Una Chiesa che vede e non passa oltre, ma ha compassione, si fa vicino, fascia le ferite, porta alla
locanda, estrae due denari…Guarda l’adolescenza con simpatia, anche quando può essere irritante. Ha
compassione e si fa vicino: comprende il suo linguaggio, le sue provocazioni, le sue richieste e il suo modo
di chiedere, le sue lune, i suoi entusiasmi e le sue crisi. Accetta che questo non sia il tempo della raccolta, ma
del lavoro paziente e dai risultati incerti, cura le sue ferite del lavoro paziente e dai risultati incerti. Cura le
sue ferite (le “sue”, dell’adolescenza!), in modo particolare quelle religiose: la fede in Gesù ritenuta per
bambini piccoli, una imposizione non richiesta, contraria alla voglia di vivere. Una Chiesa che si accosta e
cammina “con” l’adolescenza. Non fa prediche, ma chiede: “Perché?”. E risponde facendo ardere il cuore,
non con frasi fatte e retoriche, alla sua sessualità, senza testa, alle sue suggestioni nei confronti dei “corvi”

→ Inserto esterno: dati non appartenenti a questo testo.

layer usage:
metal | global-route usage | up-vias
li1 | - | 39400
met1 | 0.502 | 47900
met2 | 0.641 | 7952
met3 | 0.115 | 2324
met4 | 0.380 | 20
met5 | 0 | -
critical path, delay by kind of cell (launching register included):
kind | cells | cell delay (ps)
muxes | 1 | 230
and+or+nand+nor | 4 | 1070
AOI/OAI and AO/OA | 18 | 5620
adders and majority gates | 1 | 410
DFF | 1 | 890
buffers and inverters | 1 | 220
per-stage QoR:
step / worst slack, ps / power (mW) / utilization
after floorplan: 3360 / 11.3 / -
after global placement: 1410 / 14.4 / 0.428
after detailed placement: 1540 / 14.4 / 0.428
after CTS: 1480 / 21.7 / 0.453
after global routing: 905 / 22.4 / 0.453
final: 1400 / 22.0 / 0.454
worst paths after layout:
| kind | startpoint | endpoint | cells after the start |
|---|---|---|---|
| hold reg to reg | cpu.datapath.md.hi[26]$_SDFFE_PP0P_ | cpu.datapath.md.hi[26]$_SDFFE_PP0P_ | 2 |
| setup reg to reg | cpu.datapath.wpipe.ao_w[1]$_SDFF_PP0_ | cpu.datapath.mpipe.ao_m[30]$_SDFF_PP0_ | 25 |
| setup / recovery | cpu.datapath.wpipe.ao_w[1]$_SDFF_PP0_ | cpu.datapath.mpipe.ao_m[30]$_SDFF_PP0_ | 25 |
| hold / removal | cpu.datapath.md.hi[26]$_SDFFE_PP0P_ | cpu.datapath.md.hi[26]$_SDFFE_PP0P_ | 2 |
From an optimization exercise on the open Yosys and OpenROAD flow, aimed at small area, a short achievable clock period and few clock cycles per item; shortcuts taken in it are not production practice. Where RTL was checked, it was by simulation tests only, not by an equivalence proof against the original. No activity file was given, so power comes from the tool's default toggle rates.

==> flow/design.v <==
module RSA_decrypt #(parameter WIDTH = 8)(
    input                clk,
    input                rst_n,
    input                start,
    input  [2*WIDTH-1:0] c,
    input  [2*WIDTH-1:0] d,
    input  [2*WIDTH-1:0] n,
    output [2*WIDTH-1:0] m_decrypted,
    output reg           finish
);
localparam IDLE  = 3'd0;
localparam NORM  = 3'd1;
localparam STEP  = 3'd2;
localparam CONV  = 3'd3;
localparam SHIFT = 3'd4;
localparam OP_INIT = 2'd0;
localparam OP_SQ   = 2'd1;
localparam OP_MUL  = 2'd2;
localparam OP_FIX  = 2'd3;
reg  [2:0]  state;
reg  [1:0]  op;
reg  [16:0] r;       
reg  [15:0] a;       
reg  [15:0] nn;      
reg  [16:0] dd;      
reg  [3:0]  k;       
reg  [3:0]  j;       
reg         xb;      
reg         lst;     
reg  [18:0] ws, wc;  
reg         pend;    
assign m_decrypted = r[15:0];
wire [4:0]  eg   = ws[18:14] & wc[18:14];
wire [4:0]  ep   = ws[18:14] ^ wc[18:14];
wire [4:0]  ecy;
assign ecy[0] = 1'b0;
assign ecy[1] = eg[0];
assign ecy[2] = eg[1] | (ep[1] & eg[0]);
assign ecy[3] = eg[2] | (ep[2] & eg[1]) | (ep[2] & ep[1] & eg[0]);
assign ecy[4] = eg[3] | (ep[3] & eg[2]) | (ep[3] & ep[2] & eg[1]) | (ep[3] & ep[2] & ep[1] & eg[0]);
wire [4:0]  west = ep ^ ecy;
wire signed [4:0] ws5 = west;
wire        n14  = nn[14];
wire        qz_e = (west[4:1] == 4'b1111);           
wire        qp_e = !west[4];                         
wire        q2_e = n14 ? ((ws5 < -5'sd5) || (ws5 >= 5'sd4)) : ((ws5 < -5'sd4) || (ws5 >= 5'sd3));
wire        fixs = (op == OP_FIX);                   
wire        addn  = fixs ? r[16] : (!qz_e && !qp_e && !q2_e);    
wire        add2n = !fixs && !qp_e && q2_e;                      
wire        subn  = !fixs && qp_e && !q2_e;                      
wire        sub2n = !fixs && qp_e && q2_e;                       
wire [18:0] x1   = {ws[17:0], 1'b0};
wire [18:0] x2   = {wc[17:0], 1'b0};
wire [18:0] x3   = {{2{r[16]}}, r} & {19{xb}};
wire [18:0] s1   = x1 ^ x2 ^ x3;
wire [18:0] c1   = {(x1[17:0] & x2[17:0]) | (x1[17:0] & x3[17:0]) | (x2[17:0] & x3[17:0]), 1'b0};
wire [18:0] n2   = {2'b00, nn, 1'b0};
wire [18:0] n4   = {1'b0, nn, 2'b00};
wire [18:0] mm   = ({19{addn}} & n2) | ({19{add2n}} & n4) | ({19{subn}} & ~n2) | ({19{sub2n}} & ~n4);
wire [18:0] c1i  = {c1[18:2], pend, subn | sub2n};    
wire [18:0] p2   = s1 ^ c1i;
wire [18:0] g2   = s1 & c1i;
wire [18:0] o2   = s1 | c1i;
wire [18:0] s2   = p2 ^ mm;
wire [18:0] c2   = {(mm[17:0] & o2[17:0]) | g2[17:0], 1'b0};
wire [16:0] vsum = ws[17:1] + wc[17:1];
wire [3:0]  jend  = (op == OP_SQ) ? k : 4'd0;
wire [3:0]  jn    = j - 4'd1;
wire        xnext = (op == OP_SQ) ? r[jn] : (op == OP_MUL) ? a[jn] : 1'b0;
wire        dlast = (dd[15:0] == 16'h8000);
reg  [3:0]  amsb;
integer i;
always @(*) begin
    amsb = 4'd0;
    for (i = 0; i < 16; i = i + 1)
        if (a[i]) amsb = i;
end
wire        go_mul = (state == CONV) && (op != OP_FIX) && dd[16];
wire        go_fix = (state == CONV) && (op != OP_FIX) && !dd[16] && dlast;
wire        go_sq  = (state == CONV) && (op != OP_FIX) && !dd[16] && !dlast;
wire        fdone  = (op == OP_FIX) || (go_fix && !vsum[16]);
wire        cv     = (state == CONV) || (state == SHIFT);
wire        ldneg  = cv && go_sq && vsum[16];
wire        ldx1   = cv && (go_sq ? vsum[15] : go_mul ? (a != 16'd0) : 1'b1);
wire [18:0] rx     = {{2{vsum[16]}}, vsum};
always @(posedge clk) begin
    if (state == STEP) begin
        ws   <= s2;
        wc   <= c2;
        pend <= 1'b0;
    end else begin
        ws   <= rx & {19{ldx1}};
        wc   <= {~rx[17:0], 1'b1} & {19{ldneg}};
        pend <= ldneg;
    end
end
always @(posedge clk or negedge rst_n) begin
    if (!rst_n) begin
        state  <= IDLE;
        finish <= 1'b0;
    end else begin
        finish <= 1'b0;
        case (state)
        IDLE:  if (start) state <= NORM;
        NORM:  if ((nn[15] | nn[14]) & (dd[16] | dd[15])) state <= STEP;
        STEP:  if (lst) state <= CONV;
        CONV:  begin
            if (fdone) begin
                if (k == 4'd0) begin state <= IDLE; finish <= 1'b1; end
                else state <= SHIFT;
            end else state <= STEP;
        end
        SHIFT: if (k == 4'd1) begin state <= IDLE; finish <= 1'b1; end
        default: state <= IDLE;
        endcase
    end
end
always @(posedge clk) begin
    case (state)
    IDLE: begin                  
        r  <= {1'b0, c};
        a  <= c;
        nn <= n;
        dd <= {d, 1'b1};
        k  <= 4'd0;
    end
    NORM: begin
        if (!nn[15]) begin
            nn <= {nn[14:0], 1'b0};
            k  <= k + 4'd1;
        end
        if (!dd[16]) dd <= {dd[15:0], 1'b0};
        if ((nn[15] | nn[14]) & (dd[16] | dd[15])) begin
            dd[16] <= 1'b0;
            op     <= OP_INIT;
            j      <= k + {3'b000, !nn[15]};
            xb     <= 1'b1;
            lst    <= 1'b0;
        end
    end
    STEP: begin
        if (j == jend) begin
            lst <= 1'b1;
            xb  <= 1'b0;
        end else begin
            j   <= jn;
            xb  <= xnext;
        end
    end
    CONV: begin
        r <= vsum;
        if (go_mul) begin
            dd[16] <= 1'b0;
            op     <= OP_MUL;
            j      <= amsb - 4'd1;
            xb     <= (amsb != 4'd0) & a[amsb - 4'd1];
            lst    <= (amsb == 4'd0);
        end else if (go_fix && vsum[16]) begin
            op     <= OP_FIX;
            xb     <= 1'b0;
            lst    <= 1'b1;
        end else if (go_sq) begin
            dd     <= {dd[15:0], 1'b0};
            op     <= OP_SQ;
            j      <= 4'd14;
            xb     <= vsum[14];
            lst    <= 1'b0;
        end
    end
    SHIFT: begin
        r <= vsum;
        k <= k - 4'd1;
    end
    default: ;
    endcase
end
endmodule
This is an optimization exercise on Yosys and OpenROAD, whose aim is small area, not a production implementation.
Function was checked by simulation only, so behaviour that the tests miss may differ from the original.

==> v39 <==
Design cordic_amplitude_angle, start of the top module:
module cordic_amplitude_angle (
    input                clk,
    input                rst_n,
    input  signed [31:0] x,
    input  signed [31:0] y,
    input                pre_vaild,
    output signed [31:0] amplitude,
    output signed [31:0] angle,
    output reg           post_vaild
);
wire sx_i = x[31];
wire [28:0] ax_i = sx_i ? (~x[28:0] + 29'd1) : x[28:0];
wire d0 = y[29:0][29];
wire nd0 = ~d0;
wire e0 = d0 ^ ~sx_i;
wire [28:0] xo0 = y[29:0][28:0] ^ {29{d0}};
wire [29:0] Xn0_p, Xn0_g;
assign Xn0_p[0] = ax_i[0] ^ xo0[0]; assign Xn0_g[0] = ax_i[0] & xo0[0];
assign Xn0_p[1] = ax_i[1] ^ xo0[1]; assign Xn0_g[1] = ax_i[1] & xo0[1];
assign Xn0_p[2] = ax_i[2] ^ xo0[2]; assign Xn0_g[2] = ax_i[2] & xo0[2];
assign Xn0_p[3] = ax_i[3] ^ xo0[3]; assign Xn0_g[3] = ax_i[3] & xo0[3];
assign Xn0_p[4] = ax_i[4] ^ xo0[4]; assign Xn0_g[4] = ax_i[4] & xo0[4];
assign Xn0_p[5] = ax_i[5] ^ xo0[5]; assign Xn0_g[5] = ax_i[5] & xo0[5];
assign Xn0_p[6] = ax_i[6] ^ xo0[6]; assign Xn0_g[6] = ax_i[6] & xo0[6];
  ...
export LEC_CHECK = 0
export CAP_MARGIN = 20
export CORE_MARGIN = 2
export CORE_UTILIZATION = 40
export SLEW_MARGIN = 20
create_clock -name core_clock -period 7.5 [get_ports {clk}]
run.sh (not shown) runs the stock make flow with config.mk's settings and CLKGATE_MAP_FILE= SYNTH_SCRIPT=/design/flow/synth_recipe.tcl, a recipe that flattens the netlist after the stock synthesis.
==> inputs of v32, as changes to v39 <==
--- a/flow/config.mk
+++ b/flow/config.mk
@@ -8,4 +8,5 @@
 export CAP_MARGIN = 20
 export CORE_MARGIN = 2
-export CORE_UTILIZATION = 40
+export CORE_UTILIZATION = 65
+export PLACE_DENSITY = 0.75
 export SLEW_MARGIN = 20
==> inputs of v23, as changes to v39 <==
--- a/flow/config.mk
+++ b/flow/config.mk
@@ -8,4 +8,6 @@
 export CAP_MARGIN = 20
 export CORE_MARGIN = 2
-export CORE_UTILIZATION = 40
+export CORE_UTILIZATION = 55
+export CTS_CLUSTER_SIZE = 50
+export PLACE_DENSITY = 0.65
 export SLEW_MARGIN = 20
==> summary.txt <==
Placed wire-length estimate after detailed placement: v39 101 mm; v32 95.7 mm; v23 98.8 mm
Share of cell area taken by multi-input logic gates: v39 68.5%; v32 69.3%; v23 69.3%
Wire length on met3: v39 2.87 mm; v32 3.83 mm; v23 3.55 mm
Count of vias placed by the detailed router: v39 36813; v32 37700; v23 37380
Worst Hold End: v39 e1_s5; v32 e2_s9; v23 e1_s13
Proportion of cell area occupied by registers: v39 17.7%; v32 17.9%; v23 17.9%
Total of fill cells in the finished design: v39 12426; v32 6045; v23 8299
Largest incremental delay on the critical path: v39 0.55 ns; v32 0.55 ns; v23 0.56 ns
Number of CTS-inserted buffers: v39 61; v32 57; v23 58
Routed WL per cell: v39 15.8 µm; v32 17.1 µm; v23 16.7 µm
Count of buffers added by post-CTS timing repair for setup: v39 2; v32 4; v23 4
Number of tapcells: v39 1742; v32 1050; v23 1254
Pre-CTS setup slack: v39 0.177 ns; v32 0.0531 ns; v23 -0.0231 ns
Unrepaired setup endpoints after global routing: v39 true; v32 -; v23 true
Status: v39 complete, no violations; v32 complete, no violations; v23 complete, no violations
Area growth from synthesis to final layout: v39 11.4%; v32 10.0%; v23 10.3%
Layout clock buffers: v39 73; v32 68; v23 68
Number of ordinary and repair buffers in the finished layout: v39 196; v32 205; v23 197
Core occupancy in the finished layout: v39 44.8%; v32 72.3%; v23 61.4%
Via density: v39 4.95; v32 5.59; v23 5.38
FMAX: v39 0.138 GHz; v32 0.137 GHz; v23 0.138 GHz
1st-pass router iterations: v39 7; v32 7; v23 5

---

==> inputs of tundra <==
cordic_amplitude_angle, a different RTL version from the one above (not shown whole).
==> flow/design.v (excerpt) <==
module cordic_amplitude_angle (
    input                clk,
    input                rst_n,
    input  signed [31:0] x,
    input  signed [31:0] y,
    input                pre_vaild,
    output signed [31:0] amplitude,
    output signed [31:0] angle,
    output reg           post_vaild
);
==> flow/config.mk <==
export PLATFORM = sky130hd
export DESIGN_NAME = cordic_amplitude_angle
export DESIGN_NICKNAME = cordic_amplitude_angle
export VERILOG_FILES = /design/flow/design.v
export SDC_FILE = /design/flow/constraint.sdc
export NUM_CORES = 4
export LEC_CHECK = 0
export CAP_MARGIN = 20
export CORE_MARGIN = 2
export CORE_UTILIZATION = 40
export SLEW_MARGIN = 20
==> flow/constraint.sdc <==
create_clock -name core_clock -period 7.5 [get_ports {clk}]
set_input_delay 1.5000 -clock core_clock [delete_from_list [all_inputs] [get_ports {clk}]]
set_output_delay 1.5000 -clock core_clock [all_outputs]
set_load 0.01 [all_outputs]
standard.sh (not shown) runs the stock make flow with config.mk's settings and CLKGATE_MAP_FILE= SYNTH_SCRIPT=/design/flow/synth_recipe.tcl, a recipe that flattens the netlist after the stock synthesis.
==> flow/flow/run.sh <==
#!/bin/bash
# The standard layout flow (standard.sh), with the port buffers that global
# placement inserts on every input and output made of sky130_fd_sc_hd__buf_1
# cells instead of the default choice; the resizer may still upsize them.
export BUFFER_PORTS_ARGS="-buffer_cell sky130_fd_sc_hd__buf_1"
bash standard.sh > standard_flow.log 2>&1
status=$?
cp standard.sh standard_copy.sh.txt 2>/dev/null
exit $status
==> yarrow (differences from tundra) <==
--- a/flow/flow/run.sh
+++ b/flow/flow/run.sh
@@ -5,2 +5,4 @@
 export BUFFER_PORTS_ARGS="-buffer_cell sky130_fd_sc_hd__buf_1"
+# Remove the buffers ABC inserted and let the resizer buffer the design instead.
+export REMOVE_ABC_BUFFERS=1
 bash standard.sh > standard_flow.log 2>&1
==> comparison table <==
	tundra	yarrow
Non-clock buffer contribution to total cell area	0.01912	0.02074
Global Route met1 Usage	0.2238	0.2155
Share of the final layout cell area in sequential cells	0.1853	0.1850
Grt met3 use	0.02133	0.02033
Multi-input gate area	0.03794 mm2	0.03799 mm2
Pre-CTS worst setup slack	-0.2862 ns	-0.07108 ns
Post-DP Area	0.05307 mm2	0.05312 mm2
Overall via count from detail_route	35560	35320
Status	complete, no violations	complete, no violations
Final min period	7.354 ns	7.259 ns
Final critical-path share of the clock period	0.9805	0.9679
Max incr delay on CP	0.53 ns	0.57 ns
Area growth syn-to-layout	10.31%	10.45%
Detailed Route WL	112400 um	109500 um
Fraction of area in multi-input gates	0.6821	0.6823
Register-to-register setup slack	0.40 ns	0.55 ns
Vias in the first global route	36510	35900

[port drivers added, routing unchanged]
No port has a modelled driver above. Below, the same layouts with a new extraction and two added sets of constraints.
Step 1 sets driving cells, clkbuf_16 on the clock port and buf_2 on the other inputs (assumed; they add their load-dependent delay and slew).
Step 2 adds t to the input delays and takes it off the output delays; t is the mean of the earliest and latest rising clock arrival at the registers after step 1. Input paths then give back, and output paths get back, about the clock's delay inside the block.
Three values: ideal ports, drivers, drivers and shift; two values: the first two.
run	t, ns	slack for setup (ns)	clock arrival spread, ns	slew at the worst register clock pin (ns)	worst slew at a driven data input, ns
v39	0.735	0.252 / 0.177 / 0.357	0.053 / 0.054	0.07 / 0.07	0.05
v32	0.708	0.217 / 0.152 / 0.437	0.054 / 0.053	0.07 / 0.07	0.04
v23	0.734	0.262 / 0.196 / 0.353	0.051 / 0.052	0.07 / 0.07	0.06
tundra	0.724	0.146 / 0.080 / 0.402	0.053 / 0.054	0.07 / 0.07	0.04
yarrow	0.722	0.241 / 0.175 / 0.546	0.018 / 0.017	0.06 / 0.06	0.13
After both steps every run listed still meets setup and hold.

(la droga, la violenza, una sessualità “cosificata”, la tiranna del gruppo…
Non dimentichiamo che le scelte di vita positive o negative mettono radici nell’adolescenza!), e al
suo desiderio e bisogno di “essere qualcuno”. Proponendo non i “no”, ma i “si” della proposta cristiana, che
Paolo sintetizza così: «Tutto quello che è vero, nobile, giusto, puro, amabile, onorato, quello che è virtù e
merita lode…Tutto questo sia oggetto dei vostri pensieri».